• _About this exercise_:
Lines to return, exactly: from the line with "## repair_timing" to the line with "setup buffers: 1 / 2" in the entries below, both included.
■ ■ ■ ■
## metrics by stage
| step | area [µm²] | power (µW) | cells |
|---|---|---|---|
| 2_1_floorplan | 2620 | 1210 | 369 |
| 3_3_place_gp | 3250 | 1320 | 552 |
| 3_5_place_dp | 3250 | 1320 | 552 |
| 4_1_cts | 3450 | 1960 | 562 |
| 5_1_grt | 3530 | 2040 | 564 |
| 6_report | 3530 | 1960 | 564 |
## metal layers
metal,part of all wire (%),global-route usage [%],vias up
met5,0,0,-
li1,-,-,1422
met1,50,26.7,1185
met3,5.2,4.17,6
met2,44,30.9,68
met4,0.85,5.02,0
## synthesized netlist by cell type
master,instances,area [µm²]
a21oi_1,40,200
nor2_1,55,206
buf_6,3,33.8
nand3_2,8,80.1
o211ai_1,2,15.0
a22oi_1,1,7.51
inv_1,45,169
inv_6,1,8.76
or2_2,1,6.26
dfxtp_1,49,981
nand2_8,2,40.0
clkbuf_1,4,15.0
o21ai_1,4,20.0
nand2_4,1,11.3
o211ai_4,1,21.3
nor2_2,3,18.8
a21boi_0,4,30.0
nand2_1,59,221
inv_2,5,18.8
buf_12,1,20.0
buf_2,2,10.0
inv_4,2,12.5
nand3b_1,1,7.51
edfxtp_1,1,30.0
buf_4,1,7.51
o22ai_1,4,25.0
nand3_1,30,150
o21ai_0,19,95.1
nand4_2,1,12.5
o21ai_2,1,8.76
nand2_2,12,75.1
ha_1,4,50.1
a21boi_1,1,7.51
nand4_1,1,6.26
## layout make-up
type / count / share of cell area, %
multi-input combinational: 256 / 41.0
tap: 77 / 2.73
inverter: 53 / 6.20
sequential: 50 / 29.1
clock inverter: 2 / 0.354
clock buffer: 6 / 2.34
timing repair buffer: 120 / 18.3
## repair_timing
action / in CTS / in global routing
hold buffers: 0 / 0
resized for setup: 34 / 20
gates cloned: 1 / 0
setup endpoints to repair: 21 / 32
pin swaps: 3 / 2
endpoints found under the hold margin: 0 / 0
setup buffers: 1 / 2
■ ■ ■ ■
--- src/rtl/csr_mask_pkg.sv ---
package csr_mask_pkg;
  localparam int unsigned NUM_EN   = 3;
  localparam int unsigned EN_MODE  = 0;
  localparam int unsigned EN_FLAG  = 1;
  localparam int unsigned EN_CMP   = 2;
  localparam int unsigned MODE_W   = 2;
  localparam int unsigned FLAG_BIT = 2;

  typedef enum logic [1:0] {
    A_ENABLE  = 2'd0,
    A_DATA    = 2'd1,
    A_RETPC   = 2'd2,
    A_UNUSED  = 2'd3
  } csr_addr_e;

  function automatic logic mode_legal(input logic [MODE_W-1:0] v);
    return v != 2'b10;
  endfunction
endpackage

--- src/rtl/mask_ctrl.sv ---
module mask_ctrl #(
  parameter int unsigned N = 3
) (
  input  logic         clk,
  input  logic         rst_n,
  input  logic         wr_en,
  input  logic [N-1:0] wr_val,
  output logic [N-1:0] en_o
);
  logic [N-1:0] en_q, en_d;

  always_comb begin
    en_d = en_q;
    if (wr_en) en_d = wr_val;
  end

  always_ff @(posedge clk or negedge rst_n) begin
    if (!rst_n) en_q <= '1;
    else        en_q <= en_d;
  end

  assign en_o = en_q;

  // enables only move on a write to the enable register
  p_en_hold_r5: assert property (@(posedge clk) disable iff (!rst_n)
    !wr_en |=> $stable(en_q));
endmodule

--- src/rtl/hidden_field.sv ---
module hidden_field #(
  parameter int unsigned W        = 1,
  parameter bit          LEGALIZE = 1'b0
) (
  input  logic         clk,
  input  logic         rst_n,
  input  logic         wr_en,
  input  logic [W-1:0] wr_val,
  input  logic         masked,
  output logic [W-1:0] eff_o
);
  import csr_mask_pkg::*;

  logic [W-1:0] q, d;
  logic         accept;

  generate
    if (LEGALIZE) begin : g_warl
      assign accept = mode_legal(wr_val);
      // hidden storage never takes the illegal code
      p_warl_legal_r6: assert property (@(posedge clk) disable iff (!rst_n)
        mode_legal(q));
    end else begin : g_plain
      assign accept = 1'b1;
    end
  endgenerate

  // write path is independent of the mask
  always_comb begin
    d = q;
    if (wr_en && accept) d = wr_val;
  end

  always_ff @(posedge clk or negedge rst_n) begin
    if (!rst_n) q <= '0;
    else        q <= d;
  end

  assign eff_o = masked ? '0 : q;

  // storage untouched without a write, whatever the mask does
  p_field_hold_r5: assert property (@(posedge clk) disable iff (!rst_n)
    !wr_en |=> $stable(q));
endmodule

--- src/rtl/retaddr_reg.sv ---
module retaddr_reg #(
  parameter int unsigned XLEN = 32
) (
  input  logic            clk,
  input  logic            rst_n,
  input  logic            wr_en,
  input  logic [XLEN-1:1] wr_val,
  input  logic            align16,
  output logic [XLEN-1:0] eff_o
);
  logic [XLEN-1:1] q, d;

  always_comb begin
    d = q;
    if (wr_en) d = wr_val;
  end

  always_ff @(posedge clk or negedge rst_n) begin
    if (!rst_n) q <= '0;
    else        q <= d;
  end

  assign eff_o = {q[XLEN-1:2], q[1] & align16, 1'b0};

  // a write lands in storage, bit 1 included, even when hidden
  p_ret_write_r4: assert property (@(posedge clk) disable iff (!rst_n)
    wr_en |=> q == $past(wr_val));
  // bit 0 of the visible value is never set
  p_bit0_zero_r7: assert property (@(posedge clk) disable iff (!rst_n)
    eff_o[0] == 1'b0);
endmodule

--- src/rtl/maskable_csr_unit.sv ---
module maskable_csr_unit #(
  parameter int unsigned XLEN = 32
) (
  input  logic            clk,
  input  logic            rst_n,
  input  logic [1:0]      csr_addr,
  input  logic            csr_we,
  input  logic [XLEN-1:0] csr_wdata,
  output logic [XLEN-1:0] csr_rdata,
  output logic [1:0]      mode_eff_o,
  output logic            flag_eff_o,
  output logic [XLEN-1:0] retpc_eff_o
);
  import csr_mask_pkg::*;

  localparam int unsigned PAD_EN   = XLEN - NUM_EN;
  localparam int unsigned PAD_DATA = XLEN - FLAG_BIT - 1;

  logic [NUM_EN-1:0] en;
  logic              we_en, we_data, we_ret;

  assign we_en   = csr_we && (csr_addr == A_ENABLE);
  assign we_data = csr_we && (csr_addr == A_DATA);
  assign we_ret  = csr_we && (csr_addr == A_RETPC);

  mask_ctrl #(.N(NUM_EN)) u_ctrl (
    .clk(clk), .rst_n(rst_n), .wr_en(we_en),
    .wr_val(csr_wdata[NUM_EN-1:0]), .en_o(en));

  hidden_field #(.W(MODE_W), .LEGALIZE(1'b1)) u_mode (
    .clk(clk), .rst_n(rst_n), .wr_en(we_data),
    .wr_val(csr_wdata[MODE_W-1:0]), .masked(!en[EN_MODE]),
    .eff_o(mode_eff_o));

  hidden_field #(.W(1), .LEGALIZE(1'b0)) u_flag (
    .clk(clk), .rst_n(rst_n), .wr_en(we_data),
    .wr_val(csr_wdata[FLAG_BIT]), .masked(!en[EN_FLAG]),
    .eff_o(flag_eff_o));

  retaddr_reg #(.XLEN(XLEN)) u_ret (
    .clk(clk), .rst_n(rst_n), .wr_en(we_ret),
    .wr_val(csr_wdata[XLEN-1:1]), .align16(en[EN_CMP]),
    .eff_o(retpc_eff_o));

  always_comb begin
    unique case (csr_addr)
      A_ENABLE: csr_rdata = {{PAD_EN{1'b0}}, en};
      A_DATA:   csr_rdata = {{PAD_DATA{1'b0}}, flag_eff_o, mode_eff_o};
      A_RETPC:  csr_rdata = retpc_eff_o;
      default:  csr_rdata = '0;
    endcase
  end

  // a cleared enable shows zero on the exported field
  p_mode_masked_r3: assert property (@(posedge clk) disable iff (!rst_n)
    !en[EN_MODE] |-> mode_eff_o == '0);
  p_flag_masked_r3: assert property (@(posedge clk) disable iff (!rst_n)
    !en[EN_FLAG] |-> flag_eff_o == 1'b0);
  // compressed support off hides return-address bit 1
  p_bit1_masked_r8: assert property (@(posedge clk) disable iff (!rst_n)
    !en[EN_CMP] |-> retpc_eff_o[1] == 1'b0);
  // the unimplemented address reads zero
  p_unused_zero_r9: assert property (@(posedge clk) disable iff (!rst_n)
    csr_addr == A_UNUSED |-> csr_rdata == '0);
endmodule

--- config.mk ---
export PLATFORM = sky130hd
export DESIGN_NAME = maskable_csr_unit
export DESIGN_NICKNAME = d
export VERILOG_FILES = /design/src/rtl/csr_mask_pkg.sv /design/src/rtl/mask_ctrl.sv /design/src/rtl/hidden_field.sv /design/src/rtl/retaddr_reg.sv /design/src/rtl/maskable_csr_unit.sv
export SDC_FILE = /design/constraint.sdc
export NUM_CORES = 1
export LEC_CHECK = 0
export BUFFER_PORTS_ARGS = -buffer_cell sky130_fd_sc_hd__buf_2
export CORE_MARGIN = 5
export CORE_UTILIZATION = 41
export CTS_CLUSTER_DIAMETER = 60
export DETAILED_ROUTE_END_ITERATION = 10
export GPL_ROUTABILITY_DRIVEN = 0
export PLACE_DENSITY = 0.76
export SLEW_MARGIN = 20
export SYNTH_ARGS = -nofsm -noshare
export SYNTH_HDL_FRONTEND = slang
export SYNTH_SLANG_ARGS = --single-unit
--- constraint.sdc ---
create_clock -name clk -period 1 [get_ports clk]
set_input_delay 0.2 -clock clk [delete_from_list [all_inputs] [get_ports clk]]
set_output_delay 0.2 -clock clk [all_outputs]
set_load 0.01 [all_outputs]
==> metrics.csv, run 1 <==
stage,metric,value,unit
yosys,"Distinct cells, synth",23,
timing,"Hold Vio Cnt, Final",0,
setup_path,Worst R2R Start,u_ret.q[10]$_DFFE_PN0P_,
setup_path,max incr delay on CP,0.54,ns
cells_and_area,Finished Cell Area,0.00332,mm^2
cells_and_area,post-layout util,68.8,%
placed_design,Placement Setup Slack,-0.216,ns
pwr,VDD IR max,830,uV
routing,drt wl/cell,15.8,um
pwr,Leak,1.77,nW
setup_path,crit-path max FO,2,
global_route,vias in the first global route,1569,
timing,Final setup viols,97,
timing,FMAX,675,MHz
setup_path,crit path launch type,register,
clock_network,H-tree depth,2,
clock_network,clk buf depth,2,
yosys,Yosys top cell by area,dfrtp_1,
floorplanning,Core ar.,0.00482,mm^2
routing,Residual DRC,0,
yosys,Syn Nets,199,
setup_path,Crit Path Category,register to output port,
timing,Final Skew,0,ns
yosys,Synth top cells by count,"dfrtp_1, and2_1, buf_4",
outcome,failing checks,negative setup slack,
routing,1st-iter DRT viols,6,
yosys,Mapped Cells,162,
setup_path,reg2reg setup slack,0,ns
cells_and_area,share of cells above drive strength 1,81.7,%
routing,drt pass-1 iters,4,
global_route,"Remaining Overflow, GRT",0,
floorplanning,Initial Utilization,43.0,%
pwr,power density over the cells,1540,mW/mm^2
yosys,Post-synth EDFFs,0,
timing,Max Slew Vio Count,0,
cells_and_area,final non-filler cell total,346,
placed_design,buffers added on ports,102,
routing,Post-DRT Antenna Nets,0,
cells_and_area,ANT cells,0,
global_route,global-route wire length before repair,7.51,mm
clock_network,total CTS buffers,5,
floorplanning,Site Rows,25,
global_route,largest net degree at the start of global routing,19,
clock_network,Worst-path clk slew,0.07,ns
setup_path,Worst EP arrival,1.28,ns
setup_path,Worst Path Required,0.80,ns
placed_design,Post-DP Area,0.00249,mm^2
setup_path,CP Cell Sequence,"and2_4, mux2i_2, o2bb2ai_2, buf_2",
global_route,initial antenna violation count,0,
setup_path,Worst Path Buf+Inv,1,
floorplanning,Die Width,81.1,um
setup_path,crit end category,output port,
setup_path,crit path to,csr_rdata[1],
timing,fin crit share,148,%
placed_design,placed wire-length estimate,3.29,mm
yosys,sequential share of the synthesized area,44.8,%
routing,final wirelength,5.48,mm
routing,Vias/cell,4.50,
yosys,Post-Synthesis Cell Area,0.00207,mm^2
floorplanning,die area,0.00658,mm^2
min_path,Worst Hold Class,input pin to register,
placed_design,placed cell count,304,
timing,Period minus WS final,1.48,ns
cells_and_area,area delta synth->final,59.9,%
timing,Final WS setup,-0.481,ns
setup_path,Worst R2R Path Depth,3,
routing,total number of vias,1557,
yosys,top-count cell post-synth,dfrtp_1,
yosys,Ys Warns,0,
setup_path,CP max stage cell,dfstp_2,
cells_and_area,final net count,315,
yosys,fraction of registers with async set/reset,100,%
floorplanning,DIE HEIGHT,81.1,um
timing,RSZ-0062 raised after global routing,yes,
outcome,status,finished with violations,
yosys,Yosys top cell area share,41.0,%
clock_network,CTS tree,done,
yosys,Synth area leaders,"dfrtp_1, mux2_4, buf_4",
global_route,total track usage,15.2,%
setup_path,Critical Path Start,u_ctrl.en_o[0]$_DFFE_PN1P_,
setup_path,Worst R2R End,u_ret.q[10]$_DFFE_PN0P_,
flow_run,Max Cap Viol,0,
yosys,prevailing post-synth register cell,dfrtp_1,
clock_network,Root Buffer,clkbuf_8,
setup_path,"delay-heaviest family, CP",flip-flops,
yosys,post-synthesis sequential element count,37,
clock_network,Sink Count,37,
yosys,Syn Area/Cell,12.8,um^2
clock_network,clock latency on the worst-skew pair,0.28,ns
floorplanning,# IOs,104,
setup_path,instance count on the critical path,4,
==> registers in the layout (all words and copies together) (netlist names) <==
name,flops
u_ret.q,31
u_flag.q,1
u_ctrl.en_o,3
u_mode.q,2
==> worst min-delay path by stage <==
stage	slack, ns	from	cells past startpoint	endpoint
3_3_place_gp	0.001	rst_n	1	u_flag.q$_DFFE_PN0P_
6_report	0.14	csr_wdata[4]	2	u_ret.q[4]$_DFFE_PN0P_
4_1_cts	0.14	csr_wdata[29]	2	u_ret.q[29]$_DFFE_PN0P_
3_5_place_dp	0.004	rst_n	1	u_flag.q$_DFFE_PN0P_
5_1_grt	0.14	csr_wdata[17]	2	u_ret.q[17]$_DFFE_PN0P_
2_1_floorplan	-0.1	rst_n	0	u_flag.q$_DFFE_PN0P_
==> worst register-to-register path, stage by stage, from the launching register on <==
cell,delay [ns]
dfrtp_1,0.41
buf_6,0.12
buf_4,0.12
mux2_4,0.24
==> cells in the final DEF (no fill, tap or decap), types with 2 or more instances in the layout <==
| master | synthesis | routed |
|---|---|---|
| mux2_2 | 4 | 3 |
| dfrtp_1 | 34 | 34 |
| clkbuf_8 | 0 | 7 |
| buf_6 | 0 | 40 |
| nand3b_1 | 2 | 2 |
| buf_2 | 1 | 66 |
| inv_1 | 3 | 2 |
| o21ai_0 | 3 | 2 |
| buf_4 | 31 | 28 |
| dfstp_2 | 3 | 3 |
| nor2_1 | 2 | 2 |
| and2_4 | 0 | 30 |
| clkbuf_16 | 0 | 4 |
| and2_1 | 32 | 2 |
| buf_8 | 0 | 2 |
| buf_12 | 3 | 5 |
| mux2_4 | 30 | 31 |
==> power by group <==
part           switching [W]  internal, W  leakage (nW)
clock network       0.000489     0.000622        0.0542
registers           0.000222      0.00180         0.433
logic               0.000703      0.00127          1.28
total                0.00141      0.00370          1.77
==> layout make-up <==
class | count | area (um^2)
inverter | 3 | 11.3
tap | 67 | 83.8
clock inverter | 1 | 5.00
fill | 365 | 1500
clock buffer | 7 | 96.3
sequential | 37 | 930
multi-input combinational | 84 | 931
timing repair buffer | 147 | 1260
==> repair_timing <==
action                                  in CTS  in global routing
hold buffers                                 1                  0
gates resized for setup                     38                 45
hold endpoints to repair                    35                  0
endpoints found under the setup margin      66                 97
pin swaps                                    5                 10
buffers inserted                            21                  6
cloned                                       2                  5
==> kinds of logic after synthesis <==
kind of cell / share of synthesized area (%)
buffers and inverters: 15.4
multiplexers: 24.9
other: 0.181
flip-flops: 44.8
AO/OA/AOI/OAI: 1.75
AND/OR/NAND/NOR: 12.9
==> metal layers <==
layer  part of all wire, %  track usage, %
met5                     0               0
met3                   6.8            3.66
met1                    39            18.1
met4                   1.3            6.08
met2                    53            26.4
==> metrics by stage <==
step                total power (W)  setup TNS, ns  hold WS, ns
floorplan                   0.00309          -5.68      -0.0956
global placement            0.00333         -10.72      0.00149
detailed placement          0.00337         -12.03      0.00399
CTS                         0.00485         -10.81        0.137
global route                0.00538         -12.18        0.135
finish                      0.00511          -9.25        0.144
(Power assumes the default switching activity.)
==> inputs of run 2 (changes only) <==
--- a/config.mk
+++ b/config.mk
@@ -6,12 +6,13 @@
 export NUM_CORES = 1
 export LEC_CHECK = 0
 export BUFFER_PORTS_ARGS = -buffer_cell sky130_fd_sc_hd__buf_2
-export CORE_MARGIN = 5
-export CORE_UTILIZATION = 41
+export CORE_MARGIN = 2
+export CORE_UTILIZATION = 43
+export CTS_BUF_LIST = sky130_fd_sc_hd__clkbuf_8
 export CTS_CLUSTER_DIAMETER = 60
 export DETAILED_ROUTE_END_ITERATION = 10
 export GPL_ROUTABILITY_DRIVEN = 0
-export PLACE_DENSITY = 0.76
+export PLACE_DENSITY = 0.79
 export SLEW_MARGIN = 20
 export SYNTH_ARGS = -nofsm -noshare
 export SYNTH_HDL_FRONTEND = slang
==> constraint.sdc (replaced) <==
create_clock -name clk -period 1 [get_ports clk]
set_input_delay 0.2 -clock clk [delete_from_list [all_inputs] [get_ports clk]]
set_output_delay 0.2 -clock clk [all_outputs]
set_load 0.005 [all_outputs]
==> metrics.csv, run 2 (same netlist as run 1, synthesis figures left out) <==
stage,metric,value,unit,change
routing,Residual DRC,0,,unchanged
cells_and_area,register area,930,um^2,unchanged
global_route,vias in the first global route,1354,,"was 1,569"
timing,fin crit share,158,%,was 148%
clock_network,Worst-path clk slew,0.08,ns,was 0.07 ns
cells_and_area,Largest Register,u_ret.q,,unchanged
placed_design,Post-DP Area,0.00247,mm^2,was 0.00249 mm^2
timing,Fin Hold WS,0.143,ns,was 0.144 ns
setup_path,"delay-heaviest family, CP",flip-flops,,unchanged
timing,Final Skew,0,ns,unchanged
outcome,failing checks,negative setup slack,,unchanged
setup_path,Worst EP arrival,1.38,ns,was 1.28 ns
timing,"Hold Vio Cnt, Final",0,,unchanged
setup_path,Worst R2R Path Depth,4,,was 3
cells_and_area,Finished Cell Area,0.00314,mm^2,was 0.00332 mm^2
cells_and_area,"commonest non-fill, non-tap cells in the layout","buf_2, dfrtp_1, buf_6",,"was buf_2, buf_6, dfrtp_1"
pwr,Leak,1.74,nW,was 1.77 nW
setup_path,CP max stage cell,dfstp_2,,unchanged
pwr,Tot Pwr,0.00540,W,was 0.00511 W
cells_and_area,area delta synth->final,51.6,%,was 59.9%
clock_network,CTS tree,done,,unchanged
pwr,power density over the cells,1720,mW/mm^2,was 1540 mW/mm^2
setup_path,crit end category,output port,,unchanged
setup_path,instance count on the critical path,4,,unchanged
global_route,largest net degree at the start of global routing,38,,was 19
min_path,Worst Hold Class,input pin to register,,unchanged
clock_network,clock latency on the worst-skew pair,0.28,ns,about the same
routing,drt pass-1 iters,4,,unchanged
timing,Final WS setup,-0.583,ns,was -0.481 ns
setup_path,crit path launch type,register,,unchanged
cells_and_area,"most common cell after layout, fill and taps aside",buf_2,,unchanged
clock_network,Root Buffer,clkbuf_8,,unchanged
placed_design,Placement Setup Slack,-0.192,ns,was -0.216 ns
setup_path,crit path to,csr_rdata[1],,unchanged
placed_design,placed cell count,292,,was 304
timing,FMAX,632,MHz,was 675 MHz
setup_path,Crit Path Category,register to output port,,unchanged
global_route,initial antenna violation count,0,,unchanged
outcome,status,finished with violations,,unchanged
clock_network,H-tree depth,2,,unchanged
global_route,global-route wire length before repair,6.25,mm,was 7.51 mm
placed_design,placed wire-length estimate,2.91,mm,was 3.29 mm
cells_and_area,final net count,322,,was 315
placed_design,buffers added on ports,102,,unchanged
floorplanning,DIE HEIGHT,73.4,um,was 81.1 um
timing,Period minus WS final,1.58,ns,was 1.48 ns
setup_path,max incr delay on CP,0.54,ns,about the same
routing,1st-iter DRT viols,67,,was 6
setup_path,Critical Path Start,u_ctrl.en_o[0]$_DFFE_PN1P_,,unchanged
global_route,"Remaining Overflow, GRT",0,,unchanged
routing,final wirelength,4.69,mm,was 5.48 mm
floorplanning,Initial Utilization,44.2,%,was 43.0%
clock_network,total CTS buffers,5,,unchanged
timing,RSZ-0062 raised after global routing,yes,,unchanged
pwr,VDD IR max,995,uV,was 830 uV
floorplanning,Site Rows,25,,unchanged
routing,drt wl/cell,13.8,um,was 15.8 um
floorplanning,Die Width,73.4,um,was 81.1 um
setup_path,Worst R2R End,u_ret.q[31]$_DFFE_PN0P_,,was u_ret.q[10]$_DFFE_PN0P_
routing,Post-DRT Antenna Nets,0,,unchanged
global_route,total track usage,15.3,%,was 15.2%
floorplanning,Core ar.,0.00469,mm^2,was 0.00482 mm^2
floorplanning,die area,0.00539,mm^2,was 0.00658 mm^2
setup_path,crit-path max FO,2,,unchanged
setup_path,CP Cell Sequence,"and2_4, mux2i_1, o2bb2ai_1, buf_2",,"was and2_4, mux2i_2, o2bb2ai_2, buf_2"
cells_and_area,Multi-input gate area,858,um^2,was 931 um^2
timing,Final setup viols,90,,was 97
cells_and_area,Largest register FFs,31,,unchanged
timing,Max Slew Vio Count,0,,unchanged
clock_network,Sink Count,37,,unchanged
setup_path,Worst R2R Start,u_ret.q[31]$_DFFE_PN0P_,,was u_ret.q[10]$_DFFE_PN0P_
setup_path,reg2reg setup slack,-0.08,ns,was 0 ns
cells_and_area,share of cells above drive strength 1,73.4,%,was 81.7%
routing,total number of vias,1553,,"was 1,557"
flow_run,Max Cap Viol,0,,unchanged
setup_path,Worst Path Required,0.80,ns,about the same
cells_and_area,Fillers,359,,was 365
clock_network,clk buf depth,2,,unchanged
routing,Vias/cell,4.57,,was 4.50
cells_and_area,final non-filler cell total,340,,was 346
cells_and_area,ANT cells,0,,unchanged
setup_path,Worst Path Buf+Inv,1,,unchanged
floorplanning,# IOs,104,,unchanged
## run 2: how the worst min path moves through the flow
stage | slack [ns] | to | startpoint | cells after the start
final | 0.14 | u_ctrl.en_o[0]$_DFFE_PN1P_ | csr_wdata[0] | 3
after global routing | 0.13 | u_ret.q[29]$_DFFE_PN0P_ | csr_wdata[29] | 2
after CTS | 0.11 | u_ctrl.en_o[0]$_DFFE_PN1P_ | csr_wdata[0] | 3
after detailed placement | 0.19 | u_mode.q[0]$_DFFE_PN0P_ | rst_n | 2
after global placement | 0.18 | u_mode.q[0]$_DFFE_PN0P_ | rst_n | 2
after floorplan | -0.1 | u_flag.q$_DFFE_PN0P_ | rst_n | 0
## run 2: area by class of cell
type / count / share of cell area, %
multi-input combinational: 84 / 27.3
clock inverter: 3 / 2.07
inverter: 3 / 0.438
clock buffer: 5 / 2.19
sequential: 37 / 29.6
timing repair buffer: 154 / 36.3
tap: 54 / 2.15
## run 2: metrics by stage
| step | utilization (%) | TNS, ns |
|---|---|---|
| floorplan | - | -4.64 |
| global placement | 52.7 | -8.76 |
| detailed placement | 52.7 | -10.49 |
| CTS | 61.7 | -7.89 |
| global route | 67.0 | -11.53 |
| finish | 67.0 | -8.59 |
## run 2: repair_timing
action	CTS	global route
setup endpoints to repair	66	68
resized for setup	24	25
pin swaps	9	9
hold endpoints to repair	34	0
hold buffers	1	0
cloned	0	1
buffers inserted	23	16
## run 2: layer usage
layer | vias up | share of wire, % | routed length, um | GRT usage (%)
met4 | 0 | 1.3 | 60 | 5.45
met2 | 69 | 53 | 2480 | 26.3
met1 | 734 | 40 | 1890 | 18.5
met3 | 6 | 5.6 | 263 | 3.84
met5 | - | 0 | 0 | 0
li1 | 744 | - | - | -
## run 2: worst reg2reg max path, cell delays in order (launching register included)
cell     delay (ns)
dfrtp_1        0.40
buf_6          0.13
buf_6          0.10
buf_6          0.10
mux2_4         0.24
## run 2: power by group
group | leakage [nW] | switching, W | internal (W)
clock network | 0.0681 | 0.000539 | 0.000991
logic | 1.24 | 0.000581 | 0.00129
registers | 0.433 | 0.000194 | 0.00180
■ ■ ■ ■
• _Your response_:
## repair_timing
action / in CTS / in global routing
hold buffers: 0 / 0
resized for setup: 34 / 20
gates cloned: 1 / 0
setup endpoints to repair: 21 / 32
pin swaps: 3 / 2
endpoints found under the hold margin: 0 / 0
setup buffers: 1 / 2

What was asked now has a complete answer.